Monday 13 August 2018

Auberon Waugh, Novelist: 2

A day devoted to wrestling with technology – fending off an online scam bombardment and trying to get my new printer working. After an hour and ten minutes on the phone with a helpful, if sometimes bemused, operative, I do at least have a working printer. Long may it last (and thereby buck my past record with printers).
  On the upside, my spirits were lifted by the sight of a belated swift circling desultorily over the garden – just when I thought I'd seen my last of the year.
  But to the matter in hand: the novels of Auberon Waugh. I have now read his second, Path of Dalliance, published in 1963. A kind of modern picaresque, it's a less ambitious affair than his debut, The Foxglove Saga – looser, more relaxed, even a little baggy (it could have shed thirty or forty pages). But it's every bit as funny – which is rather the point with comic novels, though sometimes you'd never know it – and it's written throughout in Waugh's beautifully managed prose, with never a dead sentence.
  Like The Foxglove Saga, Path of Dalliance begins at Cleeve, the Catholic school, whence it follows several ex-pupils out into the world – chief among them, Jamey Sligger, an ineffectual, slightly priggish (but in practice often amoral) young innocent who hasn't much of a clue about the outside world. He is off to Godolphin Hall, a highly exclusive Oxford college where he is to share rooms with his rich Cleeve friend Guy Frazer-Robinson. Jamey finds Oxford life as bewildering as everything else, and blunders through it in much the same way as he will blunder (after his inevitable sending down) through his first foray into the world of work – as a journalist, for heaven's sake.
  Waugh's satirising of student life at Oxford – the endless talking (in lieu of doing), the intrigues and snobbery, the posing, the casual cruelty, the abortive love affairs and, in particular, the mad world of student activism – is spot-on. It's striking how little the idiocies of the student left have changed in the half century since Path of Dalliance. though perhaps their methods are rather less insanely devious than the futile plots hatched by the activists of yesteryear. The fellow students who cross Jamey's path are a mixture of university types and more convincingly drawn individuals – and the latter category also includes Mrs Price-Williams, principal of St Rachel's, and her husband, a philosophy don with infantile urges.

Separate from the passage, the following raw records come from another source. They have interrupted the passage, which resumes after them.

Source: an optimization exercise on an open RTL-to-GDS flow (aim: small area, a short achievable clock period and few clock cycles). Production flows keep margins and buffers that such runs may drop. In this exercise RTL edits were held to simulation tests only and were not proved equivalent to the original. No activity file was given, so power comes from the tool's default toggle rates.

==> inputs of pepper <==
// systolic_array
module systolic_array #(
    parameter DATAWIDTH = 16,
    parameter N_SIZE = 5
)(
    input  wire clk,
    input  wire rst_n,
    input  wire valid_in,
    input  wire [N_SIZE*DATAWIDTH-1:0] matrix_a_in,
    input  wire [N_SIZE*DATAWIDTH-1:0] matrix_b_in,
    output reg  valid_out,
    output reg  [N_SIZE*2*DATAWIDTH-1:0] matrix_c_out
);
export LEC_CHECK = 0
export ABC_CLOCK_PERIOD_IN_PS = 3000
export CAP_MARGIN = 20
export CORE_MARGIN = 2
export CORE_UTILIZATION = 50
export SLEW_MARGIN = 20
export TNS_END_PERCENT = 0
create_clock -name core_clock -period 10.0 [get_ports {clk}]
standard.sh (not shown) runs the stock make flow with config.mk's settings and CLKGATE_MAP_FILE= SYNTH_SCRIPT=/design/flow/synth_recipe.tcl, a recipe that flattens the netlist after the stock synthesis.
==> flow/flow/run.sh <==
#!/bin/bash
set -euo pipefail
WORK=$(cd "$(dirname "$0")/.." && pwd)
cd "$WORK"
RES="$WORK/orfs/results/${FLOW_PLATFORM:-sky130hd}/systolic_array/base"
bash standard.sh "$RES/1_2_yosys.v" > synth_flow.log 2>&1
cp "$RES/1_2_yosys.v" "$WORK/1_2_yosys.standard.v"
python3 flow/polarity.py "$WORK/1_2_yosys.standard.v" "$RES/1_2_yosys.v" > polarity.log 2>&1
bash standard.sh SETUP_SLACK_MARGIN=6.5 finish > standard_flow.log 2>&1
Other scripts of this flow, unchanged in this note and not shown: flow/flow/polarity.py
==> amber (differences from pepper) <==
--- a/flow/design.v
+++ b/flow/design.v
@@ -1,19 +1,13 @@
 module pe (
     input  wire        clk,
     input  wire        rst_n,
-    input  wire [24:0] e_in,
-    input  wire [15:0] b_in,
+    input  wire [24:0] e,
+    input  wire [15:0] b,
     output reg  [31:0] cs,
     output wire [31:0] cc
 );
-    reg [24:0] e;
-    reg [15:0] b;
-    always @(posedge clk) begin
-        e <= e_in;
-        b <= b_in;
-    end
     reg  [31:0] cc_r;
     wire [31:0] cs_n, cc_n;
     wire t0 = e[2] ^ cs[0] ^ (((e[0] & b[0])) ^ e[2]);
     wire t1 = (e[2] & cs[0]) | ((((e[0] & b[0])) ^ e[2]) & (e[2] ^ cs[0]));
     wire t2 = cs[1] ^ cc[1] ^ (((e[0] & b[1]) | (e[1] & b[0])) ^ e[2]);
@@ -537,10 +531,26 @@
     assign cc[31] = cc_r[31];
     assign cc[0] = 1'b0;
     assign cc[15] = 1'b0;
     assign cc[30] = 1'b0;
 endmodule
+module booth_enc (
+    input  wire [15:0] x,
+    output wire [24:0] e
+);
+    wire [16:0] xp = {x, 1'b0};
+    genvar g;
+    generate
+        for (g = 0; g < 8; g = g + 1) begin : d
+            wire b2 = xp[2*g+2], b1 = xp[2*g+1], b0 = xp[2*g];
+            assign e[3*g + 0] = b1 ^ b0;
+            assign e[3*g + 1] = (b2 & ~b1 & ~b0) | (~b2 & b1 & b0);
+            assign e[3*g + 2] = b2 & ~(b1 & b0);
+        end
+    endgenerate
+    assign e[24] = x[15];
+endmodule
 module counter (
     input  wire clk,
     input  wire rst_n,
     input  wire valid_in,
     output reg  [4:0] sel
@@ -559,19 +569,18 @@
             sel <= {sel[3:0], d1};
         end
     end
 endmodule
 module mux (
-    input  wire [159:0] in_array,
-    input  wire [4:0]   sel,
+    input  wire [127:0] in_array,
+    input  wire [3:0]   sel,
     output wire [31:0]  out
 );
     assign out = ({32{sel[0]}} & in_array[0 +: 32])
                | ({32{sel[1]}} & in_array[32 +: 32])
                | ({32{sel[2]}} & in_array[64 +: 32])
-               | ({32{sel[3]}} & in_array[96 +: 32])
-               | ({32{sel[4]}} & in_array[128 +: 32]);
+               | ({32{sel[3]}} & in_array[96 +: 32]);
 endmodule
 module systolic_array #(
     parameter DATAWIDTH = 16,
     parameter N_SIZE = 5
 )(
@@ -582,75 +591,94 @@
     input  wire [N_SIZE*DATAWIDTH-1:0] matrix_b_in,
     output reg  valid_out,
     output reg  [N_SIZE*2*DATAWIDTH-1:0] matrix_c_out
 );
     localparam EW = 25;
-    wire [N_SIZE*EW-1:0] a_enc;
     genvar i, j;
+    wire [N_SIZE*DATAWIDTH-1:0] a_g = valid_in ? matrix_a_in : '0;
+    wire [N_SIZE*EW-1:0] a_e, b_e;
     generate
         for (i = 0; i < N_SIZE; i = i + 1) begin : enc
-            wire [15:0] x = matrix_a_in[i*DATAWIDTH +: DATAWIDTH];
-            wire [16:0] xp = {x, 1'b0};
-            for (j = 0; j < 8; j = j + 1) begin : g
-                wire b2 = xp[2*j+2], b1 = xp[2*j+1], b0 = xp[2*j];
-                assign a_enc[i*EW + 3*j + 0] = valid_in & (b1 ^ b0);
-                assign a_enc[i*EW + 3*j + 1] = valid_in & ((b2 & ~b1 & ~b0) | (~b2 & b1 & b0));
-                assign a_enc[i*EW + 3*j + 2] = valid_in & b2 & ~(b1 & b0);
-            end
-            assign a_enc[i*EW + 24] = valid_in & x[15];
+            booth_enc u_ea (.x(a_g[i*DATAWIDTH +: DATAWIDTH]), .e(a_e[i*EW +: EW]));
+            booth_enc u_eb (.x(matrix_b_in[i*DATAWIDTH +: DATAWIDTH]), .e(b_e[i*EW +: EW]));
         end
     endgenerate
-    reg [EW-1:0] a3_d1, a4_d1, a4_d2;
+    reg [N_SIZE*DATAWIDTH-1:0] a_r, b_r;
+    reg [N_SIZE*EW-1:0]        a_er, b_er;
+    always @(posedge clk) begin
+        a_r  <= a_g;
+        a_er <= a_e;
+        b_r  <= matrix_b_in;
+        b_er <= b_e;
+    end
+    reg [DATAWIDTH-1:0]        a4_r;
+    reg [EW-1:0]               a4_er;
+    reg [N_SIZE*DATAWIDTH-1:0] b4_r;
+    reg [N_SIZE*EW-1:0]        b4_er;
     always @(posedge clk or negedge rst_n) begin
         if (!rst_n) begin
-            a3_d1 <= '0;
-            a4_d1 <= '0;
-            a4_d2 <= '0;
+            a4_r  <= '0;
+            a4_er <= '0;
         end else begin
-            a3_d1 <= a_enc[3*EW +: EW];
-            a4_d1 <= a_enc[4*EW +: EW];
-            a4_d2 <= a4_d1;
+            a4_r  <= a_r[4*DATAWIDTH +: DATAWIDTH];
+            a4_er <= a_er[4*EW +: EW];
         end
     end
-    reg [N_SIZE*DATAWIDTH-1:0] b_d1, b_d2;
     always @(posedge clk) begin
-        b_d1 <= matrix_b_in;
-        b_d2 <= b_d1;
+        b4_r  <= b_r;
+        b4_er <= b_er;
     end
     wire [31:0] cs [0:N_SIZE*N_SIZE-1];
     wire [31:0] cc [0:N_SIZE*N_SIZE-1];
     generate
         for (i = 0; i < N_SIZE; i = i + 1) begin : row
-            wire [EW-1:0] ar = (i == 4) ? a4_d2 : (i == 3) ? a3_d1 : a_enc[i*EW +: EW];
-            wire [N_SIZE*DATAWIDTH-1:0] br = (i == 4) ? b_d2 : (i == 3) ? b_d1 : matrix_b_in;
+            wire [DATAWIDTH-1:0]        ar  = (i == 4) ? a4_r  : a_r[i*DATAWIDTH +: DATAWIDTH];
+            wire [EW-1:0]               aer = (i == 4) ? a4_er : a_er[i*EW +: EW];
+            wire [N_SIZE*DATAWIDTH-1:0] br  = (i == 4) ? b4_r  : b_r;
+            wire [N_SIZE*EW-1:0]        ber = (i == 4) ? b4_er : b_er;
             for (j = 0; j < N_SIZE; j = j + 1) begin : col
-                pe u_pe (
-                    .clk(clk), .rst_n(rst_n),
-                    .e_in(ar), .b_in(br[j*DATAWIDTH +: DATAWIDTH]),
-                    .cs(cs[i*N_SIZE+j]), .cc(cc[i*N_SIZE+j])
-                );
+                if ((i + j) % 2 == 0) begin : ea
+                    pe u_pe (
+                        .clk(clk), .rst_n(rst_n),
+                        .e(aer), .b(br[j*DATAWIDTH +: DATAWIDTH]),
+                        .cs(cs[i*N_SIZE+j]), .cc(cc[i*N_SIZE+j])
+                    );
+                end else begin : eb
+                    pe u_pe (
+                        .clk(clk), .rst_n(rst_n),
+                        .e(ber[j*EW +: EW]), .b(ar),
+                        .cs(cs[i*N_SIZE+j]), .cc(cc[i*N_SIZE+j])
+                    );
+                end
             end
         end
     endgenerate
     wire [N_SIZE-1:0] sel;
     counter u_ctl (
         .clk(clk), .rst_n(rst_n), .valid_in(valid_in),
         .sel(sel)
     );
     generate
         for (j = 0; j < N_SIZE; j = j + 1) begin : ocol
-            wire [31:0] s_sel, c_sel;
+            wire [31:0] s_nxt, c_nxt;
             mux u_ms (
-                .in_array({cs[4*N_SIZE+j], cs[3*N_SIZE+j], cs[2*N_SIZE+j], cs[1*N_SIZE+j], cs[j]}),
-                .sel(sel), .out(s_sel)
+                .in_array({cs[4*N_SIZE+j], cs[3*N_SIZE+j], cs[2*N_SIZE+j], cs[1*N_SIZE+j]}),
+                .sel(sel[3:0]), .out(s_nxt)
             );
             mux u_mc (
-                .in_array({cc[4*N_SIZE+j], cc[3*N_SIZE+j], cc[2*N_SIZE+j], cc[1*N_SIZE+j], cc[j]}),
-                .sel(sel), .out(c_sel)
+                .in_array({cc[4*N_SIZE+j], cc[3*N_SIZE+j], cc[2*N_SIZE+j], cc[1*N_SIZE+j]}),
+                .sel(sel[3:0]), .out(c_nxt)
             );
+            reg [31:0] hs, hc;
+            always @(posedge clk) begin
+                hs <= s_nxt;
+                hc <= c_nxt;
+            end
+            wire [31:0] s_o = sel[0] ? cs[j] : hs;
+            wire [31:0] c_o = sel[0] ? cc[j] : hc;
             always @(posedge clk)
-                matrix_c_out[j*32 +: 32] <= s_sel + c_sel;
+                matrix_c_out[j*32 +: 32] <= s_o + c_o;
         end
     endgenerate
     always @(posedge clk or negedge rst_n) begin
         if (!rst_n)
             valid_out <= 1'b0;
==> flow/flow/run.sh (replaced) <==
#!/bin/bash
set -euo pipefail
WORK=$(cd "$(dirname "$0")/.." && pwd)
cd "$WORK"
RES="$WORK/orfs/results/${FLOW_PLATFORM:-sky130hd}/systolic_array/base"
bash standard.sh "$RES/1_2_yosys.v" > synth_flow.log 2>&1
cp "$RES/1_2_yosys.v" "$WORK/1_2_yosys.standard.v"
python3 flow/polarity.py "$WORK/1_2_yosys.standard.v" "$RES/1_2_yosys.v" > polarity.log 2>&1
bash standard.sh SETUP_SLACK_MARGIN=6.5 "BUFFER_PORTS_ARGS=-buffer_cell sky130_fd_sc_hd__buf_4" finish > standard_flow.log 2>&1
==> flow_summary_export.csv <==
group,metric,value,unit
sta,clock_skew,0.08242,ns
routing,wl_met1,348100,um
pwr,power_frac_comb,0.646,
sta,slew_violations,1,
cells_and_area,largest_reg_flops,416,
cells_and_area,final_util,0.5599,
pwr,p_leak,0.1053,uW
global_route,grt_usage,0.3862,
run_status,status,"finished with violations",
worst_setup_path,crit_chain,"buf_4 -> a22oi_1 -> xor2_1 -> fa_1 -> fa_1 -> fa_1 -> fa_1 -> fa_1",
pwr,sw_frac_of_total,0.4531,
pwr,vdd_drop_max,0.0002205,V
run_status,so_faults,"max-slew violations",
Source of the figures above: amber

==> flow_summary_export.csv <==
group,metric,value,unit
run_status,status,"no timing/DRC/antenna violations",
cells_and_area,largest_reg_flops,800,
cells_and_area,final_util,0.5527,
sta,clock_skew,0.04723,ns
pwr,vdd_drop_max,0.0002257,V
routing,wl_met1,325600,um
global_route,grt_usage,0.4448,
sta,slew_violations,0,
worst_setup_path,crit_chain,"buf_16 -> buf_12 -> a222oi_1 -> nand2_1 -> ha_1 -> and3_1 -> a221o_2 -> a41oi_4 -> o21ai_2 -> nor4_1 -> nor4bb_1",
pwr,sw_frac_of_total,0.4589,
Source of the figures above: pepper

Testbench counts of pepper, summed over its fixed seeds: cycles 1,140.
Testbench counts of amber, summed over its fixed seeds: cycles 1,140.

[re-timing with driven ports]
Ports are ideal in the flow. The routed layouts listed here were re-timed in OpenROAD.
Step 1 (the two cells are an assumption about what drives the block):
set clk [get_ports {clk}]
set_driving_cell -lib_cell sky130_fd_sc_hd__clkbuf_16 $clk
set_driving_cell -lib_cell sky130_fd_sc_hd__buf_2 [delete_from_list [all_inputs] $clk]
Step 2, shift: input delay + t, output delay - t, t = (earliest + latest rising clock arrival at the registers) / 2. This alone moves slack from input paths to output paths.
a / b / c = ideal / step 1 / step 2; a / b = the first two.
run | t, ns | slack for setup (ns) | worst slew at a driven data input, ns
pepper | 1.110 | 5.720 / 5.720 / 5.564 | 0.21
amber | 1.135 | 6.298 / 6.258 / 5.683 | 0.30
For amber, which loses most, drivers alone change the setup slack by -0.040 ns; drivers and shift together by -0.615 ns. The worst setup slack also covers recovery checks on asynchronous resets.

Later there is some satirising of the modern art market which is rather more, er, broad brush, but Waugh's picture of life in newspaper journalism in the days when the print unions still ruled is much more successful.
 As he blunders through Oxford, and for some while after, Jamey remains under the influence of Cleeve, sending regular reports to one of the Brothers – and of his monstrous, endlessly embarrassing mother, who is perhaps the strongest character in the book. By the end of the story Jamey is, perhaps, beginning to break free and grow up, but you wouldn't want to bet on it. Path of Dalliance ends back at Cleeve with a reunion of old boys and others. It's a satisfying and immensely enjoyable read, and surely deserves to be reprinted. My copy was reissued by Robin Clark, along with the other novels, in the Eighties – and that was a long time ago.